Jay-Z may have instituted #NewRules with the release of his twelfth studio album Magna Carta Holy Grail that was delivered to users exclusively through Samsung but now the app is under investigation by the Federal Trade Commission for possibly violating users' privacy.
Users were required to provide personal information including their age, phone call history, and location when accessing the app. They were also required to cough up their Facebook and Twitter information in order to give the app permission to post status updates on their behalf. Still, the multi-prerequisites didn’t stop an estimated 1.2 million people from downloading the app and enjoying the sounds of Hov.
The advocacy group Electronic Privacy Information Center (EPIC) prompted the Federal Trade Commission to investigate the app. “Samsung failed to disclose material information about the privacy practices of the app, collected data unnecessary to the functioning of the Magna Carta App, deprived users of meaningful choice regarding the collection of their data, interfered with device functionality and failed to implement reasonable data minimization procedures,” EPIC stated, according to the Los Angeles Times.
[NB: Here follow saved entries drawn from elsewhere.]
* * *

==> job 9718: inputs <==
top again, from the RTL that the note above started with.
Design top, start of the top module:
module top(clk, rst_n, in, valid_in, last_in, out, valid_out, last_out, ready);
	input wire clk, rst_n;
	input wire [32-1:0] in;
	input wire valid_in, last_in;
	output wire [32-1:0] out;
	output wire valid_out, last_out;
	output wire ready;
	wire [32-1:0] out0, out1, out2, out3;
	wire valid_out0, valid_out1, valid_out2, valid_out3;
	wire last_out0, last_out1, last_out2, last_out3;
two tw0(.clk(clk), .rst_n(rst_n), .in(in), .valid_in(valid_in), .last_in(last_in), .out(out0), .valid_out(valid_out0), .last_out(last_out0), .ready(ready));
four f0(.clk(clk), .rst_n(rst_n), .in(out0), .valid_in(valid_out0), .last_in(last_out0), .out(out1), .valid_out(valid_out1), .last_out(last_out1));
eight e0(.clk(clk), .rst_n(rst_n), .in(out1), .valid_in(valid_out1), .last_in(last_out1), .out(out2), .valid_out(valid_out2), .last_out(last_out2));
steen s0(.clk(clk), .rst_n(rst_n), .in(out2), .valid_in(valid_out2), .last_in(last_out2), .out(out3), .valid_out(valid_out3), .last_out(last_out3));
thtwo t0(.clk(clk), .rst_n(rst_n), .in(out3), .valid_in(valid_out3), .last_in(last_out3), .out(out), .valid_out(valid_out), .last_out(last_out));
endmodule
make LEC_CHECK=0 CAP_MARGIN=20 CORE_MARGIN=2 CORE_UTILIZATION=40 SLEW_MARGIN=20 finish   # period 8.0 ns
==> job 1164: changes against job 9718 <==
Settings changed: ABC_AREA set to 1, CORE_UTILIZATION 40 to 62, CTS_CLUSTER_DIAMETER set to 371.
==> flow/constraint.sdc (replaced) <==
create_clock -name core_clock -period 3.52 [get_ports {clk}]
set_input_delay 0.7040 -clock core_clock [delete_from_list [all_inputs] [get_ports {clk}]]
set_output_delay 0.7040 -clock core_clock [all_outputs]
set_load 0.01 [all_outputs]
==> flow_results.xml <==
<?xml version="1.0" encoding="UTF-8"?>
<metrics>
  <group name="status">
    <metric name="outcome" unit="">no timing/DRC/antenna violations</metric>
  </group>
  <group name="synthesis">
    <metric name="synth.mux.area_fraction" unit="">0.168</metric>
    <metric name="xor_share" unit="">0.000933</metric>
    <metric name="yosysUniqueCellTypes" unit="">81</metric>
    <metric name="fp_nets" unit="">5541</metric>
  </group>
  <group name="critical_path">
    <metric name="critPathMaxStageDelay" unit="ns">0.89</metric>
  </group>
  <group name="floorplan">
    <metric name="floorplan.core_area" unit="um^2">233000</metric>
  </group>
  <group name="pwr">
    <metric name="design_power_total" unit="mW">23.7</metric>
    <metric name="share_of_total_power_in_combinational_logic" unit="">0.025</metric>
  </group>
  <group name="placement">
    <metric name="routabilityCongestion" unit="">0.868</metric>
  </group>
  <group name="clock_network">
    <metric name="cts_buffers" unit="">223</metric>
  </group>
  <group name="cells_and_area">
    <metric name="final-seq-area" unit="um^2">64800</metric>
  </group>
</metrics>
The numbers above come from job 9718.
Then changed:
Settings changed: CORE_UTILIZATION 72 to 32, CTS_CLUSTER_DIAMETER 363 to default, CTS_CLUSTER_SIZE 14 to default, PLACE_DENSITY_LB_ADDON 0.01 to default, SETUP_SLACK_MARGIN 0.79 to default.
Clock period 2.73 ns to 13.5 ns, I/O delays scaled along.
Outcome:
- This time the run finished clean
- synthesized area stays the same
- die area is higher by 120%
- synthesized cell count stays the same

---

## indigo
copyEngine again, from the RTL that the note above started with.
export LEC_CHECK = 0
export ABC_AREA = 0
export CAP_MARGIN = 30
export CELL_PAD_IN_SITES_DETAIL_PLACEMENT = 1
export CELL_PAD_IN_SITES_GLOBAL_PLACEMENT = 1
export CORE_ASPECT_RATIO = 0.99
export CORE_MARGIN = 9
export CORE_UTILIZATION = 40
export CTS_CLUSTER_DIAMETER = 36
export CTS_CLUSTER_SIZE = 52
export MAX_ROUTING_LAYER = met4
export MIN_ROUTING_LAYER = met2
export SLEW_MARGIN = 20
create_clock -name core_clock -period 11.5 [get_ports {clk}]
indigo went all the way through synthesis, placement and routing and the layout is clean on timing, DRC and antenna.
// fp_adder_top
module fp_adder_top (
    input  logic        clk,
    input  logic        rst,
    input  logic        start,
    input  logic [31:0] operand_normalized_ieee_a,
    input  logic [31:0] operand_normalized_ieee_b,
    input  logic        op,
    output logic [31:0] final_sum,
    output logic        finish,
    output logic        zero,
    output logic        overflow,
    output logic        underflow
);
Size in the first run: about 100 flip-flops, roughly 31,000 um^2 of cells after synthesis.
Settings: LEC_CHECK=0, CAP_MARGIN=20, CORE_MARGIN=2, CORE_UTILIZATION=72, CTS_CLUSTER_DIAMETER=27, CTS_CLUSTER_SIZE=14, HOLD_SLACK_MARGIN=-0.08, PLACE_DENSITY_LB_ADDON=0.29, SETUP_SLACK_MARGIN=-1.6, SLEW_MARGIN=20, TNS_END_PERCENT=30; clock period 21.4 ns.
run.sh (not shown) runs the stock make flow with config.mk's settings and CLKGATE_MAP_FILE=.
The first run ended with an error in 3_5_place_dp (DPL-0038).
Then changed:
- CORE_UTILIZATION: 72 -> 40
- CTS_CLUSTER_DIAMETER: 27 -> not set
- CTS_CLUSTER_SIZE: 14 -> not set
- HOLD_SLACK_MARGIN: -0.08 -> not set
- PLACE_DENSITY_LB_ADDON: 0.29 -> not set
- SETUP_SLACK_MARGIN: -1.6 -> not set
- TNS_END_PERCENT: 30 -> not set
- clock period: 21.4 -> 38.9 ns (I/O delays scaled with it)
Outcome: Now the flow produced a clean layout; die area rises by 78%; area after synthesis does not change; synthesized cell count does not change.
Then changed:
- CELL_PAD_IN_SITES_GLOBAL_PLACEMENT: not set -> 3
- CTS_CLUSTER_DIAMETER: not set -> 395
- CTS_CLUSTER_SIZE: not set -> 99
- SLEW_MARGIN: 20 -> 0
- clock period: 38.9 -> 40.0 ns (I/O delays scaled with it)
=>
- sequential share of layout area hardly moves
- cell count drops by 0.42%
- synthesized cell count is unchanged
- design area drops by 1.4%
- core utilization goes down by 0.66 points
Then changed:
- ABC_AREA: not set -> 1
- CELL_PAD_IN_SITES_GLOBAL_PLACEMENT: 3 -> not set
- CORE_ASPECT_RATIO: not set -> 1.14
- CTS_CLUSTER_DIAMETER: 395 -> not set
- CTS_CLUSTER_SIZE: 99 -> not set
- GPL_TIMING_DRIVEN: not set -> 1
- MIN_ROUTING_LAYER: not set -> met1
- SETUP_SLACK_MARGIN: not set -> 4.79
- SLEW_MARGIN: 0 -> 20
The new run finished clean.
Critical path depth increases by 62.
Via count came out lower by about 10%.
Wire length goes down by about 26%.

========
Setup of maple:
fp_adder_top again, from the RTL that the note above started with.
// fp_adder_top
module fp_adder_top (
    input  logic        clk,
    input  logic        rst,
    input  logic        start,
    input  logic [31:0] operand_normalized_ieee_a,
    input  logic [31:0] operand_normalized_ieee_b,
    input  logic        op,
    output logic [31:0] final_sum,
    output logic        finish,
    output logic        zero,
    output logic        overflow,
    output logic        underflow
);
  logic [31:0] a_q, b_q;
  logic        op_q, valid_q;
  logic [31:0] sum_d;
  logic        zero_d, overflow_d, underflow_d;
  always_ff @(posedge clk) begin
    a_q  <= operand_normalized_ieee_a;
    b_q  <= operand_normalized_ieee_b;
    op_q <= op;
    if (rst) valid_q <= 1'b0;
    else     valid_q <= start;
  end
  adder_floating_point u_add (
      .operand_normalized_ieee_a(a_q),
      .operand_normalized_ieee_b(b_q),
      .final_sum(sum_d),
      .zero(zero_d),
      .overflow(overflow_d),
      .underflow(underflow_d),
      .op(op_q)
  );
  always_ff @(posedge clk) begin
    final_sum <= sum_d;
    zero      <= zero_d;
    overflow  <= overflow_d;
    underflow <= underflow_d;
    if (rst) finish <= 1'b0;
    else     finish <= valid_q;
  end
endmodule
clock: 59.1 ns
lec_check: 0
abc_area: 1
cap_margin: 20
cell_pad_in_sites_global_placement: 1
core_aspect_ratio: 1.18
core_margin: 8
core_utilization: 15
gpl_routability_driven: 1
gpl_timing_driven: 0
place_density: 0.89
setup_slack_margin: 5.0
slew_margin: 5
tns_end_percent: 25
[inputs] tundra vs maple
# maple
export LEC_CHECK = 0
export ABC_AREA = 1
export CAP_MARGIN = 20
export CELL_PAD_IN_SITES_GLOBAL_PLACEMENT = 1
export CORE_ASPECT_RATIO = 1.18
export CORE_MARGIN = 8
export CORE_UTILIZATION = 15
export GPL_ROUTABILITY_DRIVEN = 1
export GPL_TIMING_DRIVEN = 0
export PLACE_DENSITY = 0.89
export SETUP_SLACK_MARGIN = 5.0
export SLEW_MARGIN = 5
export TNS_END_PERCENT = 25
create_clock -name core_clock -period 59.1 [get_ports {clk}]
# tundra
export LEC_CHECK = 0
export ABC_AREA = 1
export CAP_MARGIN = 20
export CORE_ASPECT_RATIO = 1.14
export CORE_MARGIN = 2
export CORE_UTILIZATION = 40
export SLEW_MARGIN = 20
create_clock -name core_clock -period 40.0 [get_ports {clk}]
Notes after the runs:
Cmp tundra vs maple: met1 track demand over resource higher in tundra. Shortest clock period the worst path allows after layout in tundra is 1.05 ns higher than in maple. Compared with maple, in tundra cell count along the critical path now sits lower; row count now sits lower. Compared with maple, in tundra sequential share of layout area now sits higher; fraction of area in clock buffers and inverters ~0 delta; post-route core utilization higher.
[inputs] harbor vs tundra
# tundra
export LEC_CHECK = 0
export ABC_AREA = 1
export CAP_MARGIN = 20
export CORE_ASPECT_RATIO = 1.14
export CORE_MARGIN = 2
export CORE_UTILIZATION = 40
export SLEW_MARGIN = 20
create_clock -name core_clock -period 40.0 [get_ports {clk}]
# harbor
export LEC_CHECK = 0
export ABC_AREA = 1
export CAP_MARGIN = 20
export CELL_PAD_IN_SITES_GLOBAL_PLACEMENT = 2
export CORE_ASPECT_RATIO = 1.14
export CORE_MARGIN = 2
export CORE_UTILIZATION = 40
export CTS_CLUSTER_DIAMETER = 319
export GPL_ROUTABILITY_DRIVEN = 1
export GPL_TIMING_DRIVEN = 1
export HOLD_SLACK_MARGIN = 0.12
export MIN_ROUTING_LAYER = met1
export SETUP_SLACK_MARGIN = 4.79
export SLEW_MARGIN = 20
create_clock -name core_clock -period 40.0 [get_ports {clk}]
### Flow results
- harbor reports its launching instance or port of the critical path as a_q[23] while tundra reports a_q[29].
- Diff tundra -> harbor: sequential share of layout area went down by 0.27 points; net total in the final layout went up by 86; synthesis-to-finish area growth went up by 4.3 points; final setup violation count was more or less identical; total routed wirelength went up by 9.6%.
File: flow/run.sh
#!/bin/bash
# the make line also repeats each setting of config.mk as NAME=value (left out here)
make -C /OpenROAD-flow-scripts/flow DESIGN_CONFIG=/design/flow/config.mk WORK_HOME=/design/flow/orfs CLKGATE_MAP_FILE= finish
File: flow/config.mk
export PLATFORM = sky130hd
export DESIGN_NAME = ALU_16_bit
export DESIGN_NICKNAME = ALU_16_bit
export VERILOG_FILES = /design/flow/design.v
export SDC_FILE = /design/flow/constraint.sdc
export NUM_CORES = 4
export LEC_CHECK = 0
export CAP_MARGIN = 20
export CELL_PAD_IN_SITES_GLOBAL_PLACEMENT = 3
export CORE_ASPECT_RATIO = 0.95
export CORE_MARGIN = 2
export CORE_UTILIZATION = 40
export GPL_ROUTABILITY_DRIVEN = 0
export GPL_TIMING_DRIVEN = 0
export SETUP_SLACK_MARGIN = -2.0
export SLEW_MARGIN = 30
export TNS_END_PERCENT = 10
File: flow/constraint.sdc
create_clock -name core_clock -period 31.0 [get_ports {clk}]
set_input_delay 6.2000 -clock core_clock [delete_from_list [all_inputs] [get_ports {clk}]]
set_output_delay 6.2000 -clock core_clock [all_outputs]
set_load 0.01 [all_outputs]
File: flow/design.v
module ALU_16_bit(
input wire [15:0] A,
input wire [15:0] B,
input wire [3:0] ALU_FUN,
input wire clk,
output reg [15:0] ALU_OUT,
output reg Carry_Flag,
output reg Arith_Flag,
output reg Logic_Flag,
output reg CMP_Flag,
output reg Shift_Flag
);
reg [15:0] ALU_OUT_Comb;
always @ (*)
 begin
  Arith_Flag = 0;
  Logic_Flag = 0;
  CMP_Flag = 0;
  Shift_Flag = 0;
  Carry_Flag = 0;
  case (ALU_FUN)
    4'b0000: begin
	          {Carry_Flag, ALU_OUT_Comb} = A + B;
	          Arith_Flag = 1; 
			 end
	4'b0001: begin 
	          {Carry_Flag, ALU_OUT_Comb} = A - B;
	          Arith_Flag = 1;
 			 end
	4'b0010: begin 
	          ALU_OUT_Comb = A * B;
	          Arith_Flag = 1; 
			 end
	4'b0011: begin
	          if (B != 16'b0)
	           begin
			    ALU_OUT_Comb = A / B;
				Arith_Flag = 1;
			   end
			  else
			   begin
			    ALU_OUT_Comb = 16'b0;
				Arith_Flag = 1;
			   end
			 end
	4'b0100: begin 
	          ALU_OUT_Comb = A & B;
	          Logic_Flag = 1; 
			 end
	4'b0101: begin
	          ALU_OUT_Comb = A | B;
	          Logic_Flag = 1;
			 end
	4'b0110: begin 
	          ALU_OUT_Comb = ~ (A & B);
	          Logic_Flag = 1;
			 end
	4'b0111: begin
	          ALU_OUT_Comb = ~ (A | B);
	          Logic_Flag = 1;
			 end
	4'b1000: begin
	          ALU_OUT_Comb = A ^ B;
	          Logic_Flag = 1;
			 end
	4'b1001: begin 
	          ALU_OUT_Comb = ~ (A ^ B);
	          Logic_Flag = 1;
			 end
	4'b1010: begin
	          if (A == B)
	           begin
			    ALU_OUT_Comb = 16'b1;
				CMP_Flag = 1;
			   end
			  else
			   begin
			    ALU_OUT_Comb = 16'b0;
				CMP_Flag = 1;
			   end
			 end
	4'b1011: begin
	          if (A > B)
	           begin
			    ALU_OUT_Comb = 16'b10;
				CMP_Flag = 1;
			   end
			  else
			   begin
			    ALU_OUT_Comb = 16'b0;
				CMP_Flag = 1;
			   end
			 end
	4'b1100: begin
	          if (A < B)
	           begin
			    ALU_OUT_Comb = 16'b11;
				CMP_Flag = 1;
			   end
			  else
			   begin
			    ALU_OUT_Comb = 16'b0;
				CMP_Flag = 1;
			   end
			 end
	4'b1101: begin 
	          ALU_OUT_Comb = A >> 1 ;
	          Shift_Flag = 1;
			 end
	4'b1110: begin
           	  ALU_OUT_Comb = A << 1 ;
	          Shift_Flag = 1;
			 end
	default: ALU_OUT_Comb = 16'b0;
  endcase
 end
always @ (posedge clk)
 begin
  ALU_OUT <= ALU_OUT_Comb;
 end 
endmodule
==> flow_metrics.py, run 1 <==
# Flow results
metrics = {
    "detailed_routing": {
        "drt-total-wl_um": 60100,
        "drtAntennaViolNets": 0,
        "drtIter0Drc": 1272,
        "drcViolationCount": 0,
        "first_pass_iters": 9,
        "num_vias": 15400,
        "via_per_inst": 6.17,
        "wl_per_cell_um": 24.1,
    },
    "critical_path": {
        "cp-startpoint": "B[7]",
        "cp-end-kind": "flop",
        "critPathArrivalTime_ps": 31960,
        "crit_slowest_cell": "or4_4",
        "path_max_fanout": 19,
        "worst-path-buf-inv": 9,
        "cp.depth": 115,
        "slowest_delay_ps": 570,
        "crit_required_ps": 31150,
        "crit_top_cell": "ha_1",
        "crit_family": "AND-OR/OR-AND gates",
        "start_kind": "input pin",
        "crit_end": "ALU_OUT[0]$_DFF_P_",
        "worstSetupPathType": "in -> reg",
    },
    "power_and_ir_drop": {
        "p_seq_share_pct": 3.9,
        "switching_share_pct": 55.8,
        "p_sw_mw": 0.403,
        "powerSeq_mw": 0.0279,
        "power.group.top": "combinational cells",
        "peakVddDrop_mv": 0.0528,
        "p_comb_mw": 0.663,
        "clkPwrFrac_pct": 4.2,
        "p_leak_nw": 7.34,
        "p_clk_mw": 0.0302,
        "p_comb_share_pct": 92.0,
        "p_per_area_nw_per_um2": 43.8,
        "internal_power_mw": 0.319,
    },
    "timing": {
        "hold_violations": 0,
        "finalCritPeriodShare_pct": 103,
        "maxSlewViolCount": 0,
        "relSlewSlack_pct": 28.1,
        "fmax_mhz": 31.4,
        "setup_violations": 1,
        "worst_pin_slew_ps": 1070,
        "fin_ws_ps": -812,
        "min_period_ps": 31810,
    },
    "synth": {
        "syn-cell-area_um2": 14100,
        "ys_chip_area_um2": 14100,
        "logic_family": "adder cells",
        "yosysTopAreaCellShare_pct": 20.9,
        "yosys.cell_types.count": 93,
        "simple_gate_area_share_pct": 20.4,
        "ys.flops": 16,
        "syn_avg_cell_area_um2": 7.32,
        "area_leaders": "ha_1 21%, fa_1 12%, nand2_1 5.3%",
        "ys_top_cells_by_count": "236 x ha_1, 199 x nand2_1, 199 x nor2_1, 180 x inv_1, 124 x a21oi_1",
        "ys_sh_mux_pct": 2.72,
        "yosys.area.top_type": "ha_1",
        "adder_share_pct": 32.5,
        "synthFlopType": "dfxtp_1",
        "syn_inst": 1930,
        "yosys_warnings": 1,
        "synth-cells-yosys": 1930,
        "edf_count": 0,
        "ys_seq_share_pct": 2.27,
        "ys_sh_xor_pct": 7.00,
        "synth.cellmix.compoundShare_pct": 27.8,
        "most_common_cell": "ha_1",
        "synth_nets": 2285,
        "ys_async_sr_fraction_pct": 0,
    },
    "layout": {
        "fin_cells": 2496,
        "final_util_pct": 47.0,
        "final-seq-area_um2": 320,
        "final_nets": 2403,
        "fin_area_um2": 16500,
        "fill_cells": 3659,
        "logic_area_um2": 13400,
        "area_delta_synth_final_pct": 16.7,
    },
    "cts": {
        "cts_max_path_buffers": 2,
        "path_clk_slew_ps": 60,
        "cts_sinks": 16,
        "numCtsBuffers": 3,
        "cts_max_level": 1,
        "root_buffer": "clkbuf_16",
        "cts_tree": "yes",
    },
    "run_status": {
        "status": "complete, but fails checks",
        "so_faults": "negative setup slack",
    },
    "grt": {
        "grt_usage_pct": 32.1,
        "grt_max_degree": 27,
        "grt_pass1_vias": 14700,
        "antenna_found_initial": 1,
        "overflow": 0,
        "grt_first_pass_wirelength_um": 90300,
    },
    "floorplan": {
        "dieArea_um2": 36800,
        "die_h_um": 187,
        "die_w_um": 197,
        "core_um2": 35000,
        "fp_util_pct": 40.3,
        "num_rows": 67,
        "io_pins": 58,
    },
    "placement": {
        "dpl_cell_area_um2": 15300,
        "dp_slack_ps": -8960,
        "numPortBuffers": 55,
        "dp.cells": 2435,
        "hpwl_um": 46800,
    },
    "hold_path": {
        "min_path_type": "in -> reg",
        "hold_path.startpoint": "ALU_FUN[0]",
        "min_to": "ALU_OUT[10]$_DFF_P_",
        "whs_path_depth": 6,
    },
    "job": {
        "cap_violations": 0,
        "warning_count": 64,
    },
}
[what timing repair did]
item / in CTS / in global routing
pin swaps: 18 / 24
setup endpoints to repair: 3 / 2
gates resized: 93 / 56
setup buffers: 34 / 36
hold buffers: 0 / 0
gates cloned: 0 / 1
Samsung has offered their own response to EPIC’s complaint, claiming that the app followed standard procedure with other applications. “Any information obtained through this application download process was purely for customer verification purposes, app functionality purposes and for marketing communications, but only if the customer requests to receive those marketing communications,” the electronic company said. “Samsung is in no way inappropriately using or selling any information obtained from users through the download process.”